(DATASET EXCERPTS)

==> src/rtl/cache_line_array.sv <==
// Valid/tag/data storage for one-word cache lines: async read by index,
// synchronous write of a whole line, valid bits cleared by reset.
module cache_line_array
    import cache_pkg::*;
#(
    parameter int INDEX_W = DEF_INDEX_W,
    parameter int TAG_W   = TAG_W_DEF,
    parameter int DATA_W  = DEF_DATA_W
) (
    input  logic               clock,
    input  logic               resetn,
    input  logic [INDEX_W-1:0] rd_index,
    output logic               rd_valid,
    output logic [TAG_W-1:0]   rd_tag,
    output logic [DATA_W-1:0]  rd_data,
    input  logic               wr_en,
    input  logic [INDEX_W-1:0] wr_index,
    input  logic [TAG_W-1:0]   wr_tag,
    input  logic [DATA_W-1:0]  wr_data
);

    localparam int LINES = 1 << INDEX_W;

    logic [LINES-1:0]  valid;
    logic [TAG_W-1:0]  tags  [LINES];
    logic [DATA_W-1:0] words [LINES];

    always_ff @(posedge clock or negedge resetn) begin
        if (!resetn) begin
            valid <= '0;
        end else if (wr_en) begin
            valid[wr_index] <= 1'b1;
        end
    end

    // NOTE: tag/data storage is deliberately not reset; the valid bits alone decide a hit.
    always_ff @(posedge clock) begin
        if (wr_en) begin
            tags[wr_index]  <= wr_tag;
            words[wr_index] <= wr_data;
        end
    end

    assign rd_valid = valid[rd_index];
    assign rd_tag   = tags[rd_index];
    assign rd_data  = words[rd_index];

endmodule

==> src/rtl/cache_ctrl_dm.sv <==
// Direct-mapped, write-through, no-write-allocate cache controller in front of a
// synchronous single-port RAM, with saturating hit/miss statistics.
module cache_ctrl_dm
    import cache_pkg::*;
#(
    parameter int ADDR_W  = DEF_ADDR_W,
    parameter int DATA_W  = DEF_DATA_W,
    parameter int INDEX_W = DEF_INDEX_W,
    parameter int RAM_LAT = 1
) (
    input  logic              clock,
    input  logic              resetn,
    input  logic              req,
    input  logic              we,
    input  logic [ADDR_W-1:0] addr,
    input  logic [DATA_W-1:0] wdata,
    output logic              ready,
    output logic              done,
    output logic [DATA_W-1:0] rdata,
    output logic              hit,
    output logic [ADDR_W-1:0] ram_address,
    output logic [DATA_W-1:0] ram_data,
    output logic              ram_wren,
    input  logic [DATA_W-1:0] ram_q,
    output logic [CNT_W-1:0]  hit_count,
    output logic [CNT_W-1:0]  miss_count
);

    localparam int TW     = ADDR_W - INDEX_W;
    localparam int WAIT_W = $clog2(RAM_LAT + 1);

    state_t              state;
    logic [ADDR_W-1:0]   cur_addr;
    logic                cur_we;
    logic [DATA_W-1:0]   cur_wdata;
    logic [WAIT_W-1:0]   wait_cnt;

    logic [INDEX_W-1:0]  cur_index;
    logic [TW-1:0]       cur_tag;
    logic                line_valid;
    logic [TW-1:0]       line_tag;
    logic [DATA_W-1:0]   line_data;
    logic                tag_match;
    logic                line_wr;
    logic [DATA_W-1:0]   line_wdata;

    assign cur_index = cur_addr[INDEX_W-1:0];
    assign cur_tag   = cur_addr[ADDR_W-1:INDEX_W];
    assign tag_match = line_valid && (line_tag == cur_tag);

    // A fill always installs a line; a write only refreshes a line that already hit.
    assign line_wr    = (state == FILL) || ((state == WRITE) && hit);
    assign line_wdata = (state == FILL) ? ram_q : cur_wdata;

    cache_line_array #(
        .INDEX_W (INDEX_W),
        .TAG_W   (TW),
        .DATA_W  (DATA_W)
    ) u_lines (
        .clock    (clock),
        .resetn   (resetn),
        .rd_index (cur_index),
        .rd_valid (line_valid),
        .rd_tag   (line_tag),
        .rd_data  (line_data),
        .wr_en    (line_wr),
        .wr_index (cur_index),
        .wr_tag   (cur_tag),
        .wr_data  (line_wdata)
    );

    // ram_wren is a pure decode of the state register, so no other cycle can write RAM.
    assign ready    = (state == IDLE);
    assign done     = (state == RESP);
    assign ram_wren = (state == WRITE);

    always_ff @(posedge clock or negedge resetn) begin
        if (!resetn) begin
            state       <= IDLE;
            cur_addr    <= '0;
            cur_we      <= 1'b0;
            cur_wdata   <= '0;
            wait_cnt    <= '0;
            rdata       <= '0;
            hit         <= 1'b0;
            ram_address <= '0;
            ram_data    <= '0;
            hit_count   <= '0;
            miss_count  <= '0;
        end else begin
            case (state)
                IDLE: begin
                    if (req) begin
                        cur_addr  <= addr;
                        cur_we    <= we;
                        cur_wdata <= wdata;
                        state     <= TAG;
                    end
                end
                TAG: begin
                    if (cur_we) begin
                        hit         <= tag_match;
                        ram_address <= cur_addr;
                        ram_data    <= cur_wdata;
                        state       <= WRITE;
                    end else if (tag_match) begin
                        rdata <= line_data;
                        hit   <= 1'b1;
                        state <= RESP;
                    end else begin
                        hit         <= 1'b0;
                        ram_address <= cur_addr;
                        wait_cnt    <= WAIT_W'(RAM_LAT);
                        state       <= FETCH;
                    end
                end
                FETCH: begin
                    if (wait_cnt == WAIT_W'(1)) begin
                        state <= FILL;
                    end else begin
                        wait_cnt <= wait_cnt - 1'b1;
                    end
                end
                FILL: begin
                    rdata <= ram_q;
                    state <= RESP;
                end
                WRITE: begin
                    state <= RESP;
                end
                RESP: begin
                    if (hit) begin
                        hit_count <= sat_inc(hit_count);
                    end else begin
                        miss_count <= sat_inc(miss_count);
                    end
                    state <= IDLE;
                end
                default: begin
                    state <= IDLE;
                end
            endcase
        end
    end

endmodule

(End DATASET EXCERPTS)

_PROBLEM DETAILS_
From the entries above, extract each line containing "synchronous".

_RESPONSE TO THE TASK_
// synchronous write of a whole line, valid bits cleared by reset.
// synchronous single-port RAM, with saturating hit/miss statistics.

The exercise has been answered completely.